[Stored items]
▬▬▬▬▬▬

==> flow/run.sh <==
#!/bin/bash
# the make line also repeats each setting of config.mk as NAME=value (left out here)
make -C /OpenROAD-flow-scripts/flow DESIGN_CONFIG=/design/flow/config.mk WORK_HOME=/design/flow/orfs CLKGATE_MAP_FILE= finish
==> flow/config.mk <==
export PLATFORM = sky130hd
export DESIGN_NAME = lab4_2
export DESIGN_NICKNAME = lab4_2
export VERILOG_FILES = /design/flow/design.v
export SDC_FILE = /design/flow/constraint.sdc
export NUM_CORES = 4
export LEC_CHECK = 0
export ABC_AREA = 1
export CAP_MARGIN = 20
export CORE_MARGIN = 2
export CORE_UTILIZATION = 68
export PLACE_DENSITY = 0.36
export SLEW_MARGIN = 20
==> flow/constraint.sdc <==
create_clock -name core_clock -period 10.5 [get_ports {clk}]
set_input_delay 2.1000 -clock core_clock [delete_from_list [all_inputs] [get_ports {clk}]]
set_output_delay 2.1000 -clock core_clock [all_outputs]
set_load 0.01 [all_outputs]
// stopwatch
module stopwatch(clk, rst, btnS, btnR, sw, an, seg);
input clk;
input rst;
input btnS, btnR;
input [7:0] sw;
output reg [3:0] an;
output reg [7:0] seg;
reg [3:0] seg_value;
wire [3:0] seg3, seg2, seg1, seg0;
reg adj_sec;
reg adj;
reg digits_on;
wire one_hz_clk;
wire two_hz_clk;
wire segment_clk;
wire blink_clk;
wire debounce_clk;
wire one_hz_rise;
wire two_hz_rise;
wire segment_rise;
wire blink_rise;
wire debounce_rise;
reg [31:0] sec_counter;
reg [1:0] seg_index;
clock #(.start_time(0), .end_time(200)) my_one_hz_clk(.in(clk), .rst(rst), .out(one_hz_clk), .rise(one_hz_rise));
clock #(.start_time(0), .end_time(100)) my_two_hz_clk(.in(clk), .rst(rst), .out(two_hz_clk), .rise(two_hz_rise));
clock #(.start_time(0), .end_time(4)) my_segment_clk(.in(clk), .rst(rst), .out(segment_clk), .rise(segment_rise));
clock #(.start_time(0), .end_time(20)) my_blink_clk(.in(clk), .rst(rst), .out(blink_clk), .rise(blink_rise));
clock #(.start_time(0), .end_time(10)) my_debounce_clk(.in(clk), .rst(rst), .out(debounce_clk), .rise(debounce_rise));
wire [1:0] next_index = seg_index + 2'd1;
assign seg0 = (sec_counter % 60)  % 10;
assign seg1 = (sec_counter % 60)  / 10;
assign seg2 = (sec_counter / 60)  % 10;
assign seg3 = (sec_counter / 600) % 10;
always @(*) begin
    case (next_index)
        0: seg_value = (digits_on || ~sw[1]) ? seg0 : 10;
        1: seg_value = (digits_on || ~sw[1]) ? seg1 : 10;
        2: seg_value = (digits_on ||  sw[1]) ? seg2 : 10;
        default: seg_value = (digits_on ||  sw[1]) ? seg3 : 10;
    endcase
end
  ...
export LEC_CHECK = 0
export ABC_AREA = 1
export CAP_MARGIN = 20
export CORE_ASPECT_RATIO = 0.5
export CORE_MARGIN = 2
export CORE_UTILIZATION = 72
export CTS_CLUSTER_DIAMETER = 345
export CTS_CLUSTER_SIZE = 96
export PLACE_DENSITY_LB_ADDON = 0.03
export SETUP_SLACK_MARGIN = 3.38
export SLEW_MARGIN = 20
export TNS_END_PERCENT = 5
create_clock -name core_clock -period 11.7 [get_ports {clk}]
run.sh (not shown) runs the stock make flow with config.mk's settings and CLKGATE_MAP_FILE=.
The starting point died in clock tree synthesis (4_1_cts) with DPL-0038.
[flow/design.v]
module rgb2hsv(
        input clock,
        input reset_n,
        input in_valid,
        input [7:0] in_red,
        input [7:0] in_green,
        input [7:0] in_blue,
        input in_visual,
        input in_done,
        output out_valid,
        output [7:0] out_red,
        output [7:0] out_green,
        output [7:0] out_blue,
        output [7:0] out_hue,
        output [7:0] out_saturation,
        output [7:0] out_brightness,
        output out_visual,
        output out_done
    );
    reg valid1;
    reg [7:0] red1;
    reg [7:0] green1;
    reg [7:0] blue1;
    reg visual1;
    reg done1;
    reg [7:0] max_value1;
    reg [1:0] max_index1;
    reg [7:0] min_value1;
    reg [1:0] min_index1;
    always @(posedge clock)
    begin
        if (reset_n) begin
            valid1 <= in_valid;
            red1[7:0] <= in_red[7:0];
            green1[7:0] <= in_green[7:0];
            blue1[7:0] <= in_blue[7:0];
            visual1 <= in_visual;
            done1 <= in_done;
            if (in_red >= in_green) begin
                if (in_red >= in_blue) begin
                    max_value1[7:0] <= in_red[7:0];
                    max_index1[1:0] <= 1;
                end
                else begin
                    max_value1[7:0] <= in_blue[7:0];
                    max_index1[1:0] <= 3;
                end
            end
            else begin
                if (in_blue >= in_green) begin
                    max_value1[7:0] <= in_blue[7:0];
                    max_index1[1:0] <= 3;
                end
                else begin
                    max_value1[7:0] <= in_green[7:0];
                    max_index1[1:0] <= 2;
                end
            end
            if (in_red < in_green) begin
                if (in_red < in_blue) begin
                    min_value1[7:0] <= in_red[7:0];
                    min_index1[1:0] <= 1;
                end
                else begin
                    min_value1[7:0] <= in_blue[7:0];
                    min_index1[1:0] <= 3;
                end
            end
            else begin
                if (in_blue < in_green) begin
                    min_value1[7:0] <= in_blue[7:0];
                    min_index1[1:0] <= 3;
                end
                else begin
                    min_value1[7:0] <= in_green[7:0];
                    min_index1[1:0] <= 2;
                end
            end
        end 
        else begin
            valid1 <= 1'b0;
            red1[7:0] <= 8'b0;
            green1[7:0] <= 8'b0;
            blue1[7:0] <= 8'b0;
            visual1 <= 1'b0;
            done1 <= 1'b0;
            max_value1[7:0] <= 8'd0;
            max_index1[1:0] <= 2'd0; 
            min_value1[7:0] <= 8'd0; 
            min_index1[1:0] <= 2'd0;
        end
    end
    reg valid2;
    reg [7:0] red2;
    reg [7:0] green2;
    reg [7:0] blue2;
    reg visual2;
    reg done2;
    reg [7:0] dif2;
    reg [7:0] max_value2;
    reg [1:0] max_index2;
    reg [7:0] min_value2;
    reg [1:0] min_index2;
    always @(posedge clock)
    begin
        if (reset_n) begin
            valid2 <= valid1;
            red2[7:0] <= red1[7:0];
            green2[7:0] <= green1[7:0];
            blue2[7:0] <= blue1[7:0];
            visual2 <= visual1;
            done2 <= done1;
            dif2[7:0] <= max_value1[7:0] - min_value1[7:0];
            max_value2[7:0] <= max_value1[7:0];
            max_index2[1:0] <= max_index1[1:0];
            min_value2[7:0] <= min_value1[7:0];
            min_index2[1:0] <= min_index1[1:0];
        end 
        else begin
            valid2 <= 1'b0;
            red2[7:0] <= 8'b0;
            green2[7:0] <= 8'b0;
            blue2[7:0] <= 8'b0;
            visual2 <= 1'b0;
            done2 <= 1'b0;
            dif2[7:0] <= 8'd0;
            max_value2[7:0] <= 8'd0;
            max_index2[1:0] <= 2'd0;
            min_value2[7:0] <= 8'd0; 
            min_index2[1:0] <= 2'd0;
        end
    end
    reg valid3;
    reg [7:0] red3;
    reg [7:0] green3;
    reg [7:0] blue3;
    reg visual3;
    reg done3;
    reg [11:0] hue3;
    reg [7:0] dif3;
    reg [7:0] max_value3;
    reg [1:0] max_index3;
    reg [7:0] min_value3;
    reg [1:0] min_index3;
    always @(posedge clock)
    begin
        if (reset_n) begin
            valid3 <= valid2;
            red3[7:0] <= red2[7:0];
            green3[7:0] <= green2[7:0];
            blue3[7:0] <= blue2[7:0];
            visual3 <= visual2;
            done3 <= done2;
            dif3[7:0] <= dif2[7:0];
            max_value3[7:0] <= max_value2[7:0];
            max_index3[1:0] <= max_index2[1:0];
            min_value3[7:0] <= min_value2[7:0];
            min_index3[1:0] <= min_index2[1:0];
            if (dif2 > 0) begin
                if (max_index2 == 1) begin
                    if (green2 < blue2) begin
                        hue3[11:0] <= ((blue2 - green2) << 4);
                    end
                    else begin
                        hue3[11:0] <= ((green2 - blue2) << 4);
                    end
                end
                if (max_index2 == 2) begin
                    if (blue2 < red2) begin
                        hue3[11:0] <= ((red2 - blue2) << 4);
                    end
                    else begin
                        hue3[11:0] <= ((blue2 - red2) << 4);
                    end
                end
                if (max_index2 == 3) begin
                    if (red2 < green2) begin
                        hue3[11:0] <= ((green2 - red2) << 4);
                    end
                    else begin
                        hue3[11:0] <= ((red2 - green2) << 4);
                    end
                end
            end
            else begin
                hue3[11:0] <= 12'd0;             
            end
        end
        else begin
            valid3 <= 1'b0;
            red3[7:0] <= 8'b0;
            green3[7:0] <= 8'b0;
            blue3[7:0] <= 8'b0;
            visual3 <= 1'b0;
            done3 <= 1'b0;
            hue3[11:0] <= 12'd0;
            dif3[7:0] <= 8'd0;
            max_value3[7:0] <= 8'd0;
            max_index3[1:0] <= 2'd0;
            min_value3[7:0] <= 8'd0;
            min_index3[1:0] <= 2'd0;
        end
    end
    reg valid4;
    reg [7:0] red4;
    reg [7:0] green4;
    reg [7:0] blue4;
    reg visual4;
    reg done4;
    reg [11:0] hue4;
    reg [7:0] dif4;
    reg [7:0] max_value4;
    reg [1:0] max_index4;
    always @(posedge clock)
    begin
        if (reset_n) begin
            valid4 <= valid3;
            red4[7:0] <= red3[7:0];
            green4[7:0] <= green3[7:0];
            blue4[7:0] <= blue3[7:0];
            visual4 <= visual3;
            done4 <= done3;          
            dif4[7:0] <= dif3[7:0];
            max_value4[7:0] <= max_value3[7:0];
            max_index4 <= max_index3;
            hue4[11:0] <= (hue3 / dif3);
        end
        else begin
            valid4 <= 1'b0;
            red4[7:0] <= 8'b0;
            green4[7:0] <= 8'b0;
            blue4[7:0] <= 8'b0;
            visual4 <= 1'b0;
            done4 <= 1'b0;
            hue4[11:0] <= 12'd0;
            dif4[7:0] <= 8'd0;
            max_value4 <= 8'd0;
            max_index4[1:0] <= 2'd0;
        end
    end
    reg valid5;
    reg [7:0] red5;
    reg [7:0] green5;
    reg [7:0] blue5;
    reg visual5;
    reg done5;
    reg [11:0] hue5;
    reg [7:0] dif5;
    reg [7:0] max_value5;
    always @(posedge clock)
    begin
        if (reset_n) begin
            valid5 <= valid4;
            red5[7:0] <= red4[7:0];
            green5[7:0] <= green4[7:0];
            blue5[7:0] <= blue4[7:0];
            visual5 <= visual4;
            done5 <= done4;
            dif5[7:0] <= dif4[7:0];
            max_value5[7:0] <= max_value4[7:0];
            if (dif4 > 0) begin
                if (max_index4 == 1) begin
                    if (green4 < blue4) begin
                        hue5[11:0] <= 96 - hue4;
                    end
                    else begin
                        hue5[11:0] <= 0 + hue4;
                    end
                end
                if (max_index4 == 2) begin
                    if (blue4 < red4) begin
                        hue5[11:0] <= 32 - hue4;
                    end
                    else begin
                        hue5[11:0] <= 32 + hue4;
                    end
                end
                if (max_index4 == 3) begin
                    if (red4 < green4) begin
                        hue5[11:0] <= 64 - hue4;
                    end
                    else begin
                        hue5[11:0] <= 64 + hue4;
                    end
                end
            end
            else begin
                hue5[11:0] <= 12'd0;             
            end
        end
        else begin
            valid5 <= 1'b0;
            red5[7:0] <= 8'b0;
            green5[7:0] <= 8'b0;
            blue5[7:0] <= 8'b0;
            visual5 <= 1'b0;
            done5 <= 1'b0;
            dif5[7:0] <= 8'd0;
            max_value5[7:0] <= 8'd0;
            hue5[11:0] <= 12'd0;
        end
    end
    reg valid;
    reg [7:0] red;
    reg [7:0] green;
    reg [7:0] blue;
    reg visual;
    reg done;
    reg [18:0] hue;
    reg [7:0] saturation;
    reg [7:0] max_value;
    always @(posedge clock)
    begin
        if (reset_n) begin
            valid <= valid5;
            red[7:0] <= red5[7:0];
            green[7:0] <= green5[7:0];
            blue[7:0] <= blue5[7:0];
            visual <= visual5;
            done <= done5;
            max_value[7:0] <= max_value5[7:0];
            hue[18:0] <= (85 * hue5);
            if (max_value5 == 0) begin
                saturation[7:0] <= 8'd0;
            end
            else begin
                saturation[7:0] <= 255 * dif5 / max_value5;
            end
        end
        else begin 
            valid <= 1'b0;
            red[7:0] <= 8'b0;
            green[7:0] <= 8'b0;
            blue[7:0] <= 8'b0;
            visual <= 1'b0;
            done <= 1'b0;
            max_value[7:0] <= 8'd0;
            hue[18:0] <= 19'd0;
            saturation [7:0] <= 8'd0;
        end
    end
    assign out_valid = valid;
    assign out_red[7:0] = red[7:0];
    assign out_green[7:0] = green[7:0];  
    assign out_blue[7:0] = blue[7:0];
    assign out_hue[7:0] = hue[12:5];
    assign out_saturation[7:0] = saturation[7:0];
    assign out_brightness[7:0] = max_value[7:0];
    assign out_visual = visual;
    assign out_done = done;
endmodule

▬▬▬▬▬▬

» WORK ITEM:
Your answer must be the lines from the first line of the entries above through the line that contains "export CORE_UTILIZATION = 68", written out exactly.

» RESPONSE AREA:
==> flow/run.sh <==
#!/bin/bash
# the make line also repeats each setting of config.mk as NAME=value (left out here)
make -C /OpenROAD-flow-scripts/flow DESIGN_CONFIG=/design/flow/config.mk WORK_HOME=/design/flow/orfs CLKGATE_MAP_FILE= finish
==> flow/config.mk <==
export PLATFORM = sky130hd
export DESIGN_NAME = lab4_2
export DESIGN_NICKNAME = lab4_2
export VERILOG_FILES = /design/flow/design.v
export SDC_FILE = /design/flow/constraint.sdc
export NUM_CORES = 4
export LEC_CHECK = 0
export ABC_AREA = 1
export CAP_MARGIN = 20
export CORE_MARGIN = 2
export CORE_UTILIZATION = 68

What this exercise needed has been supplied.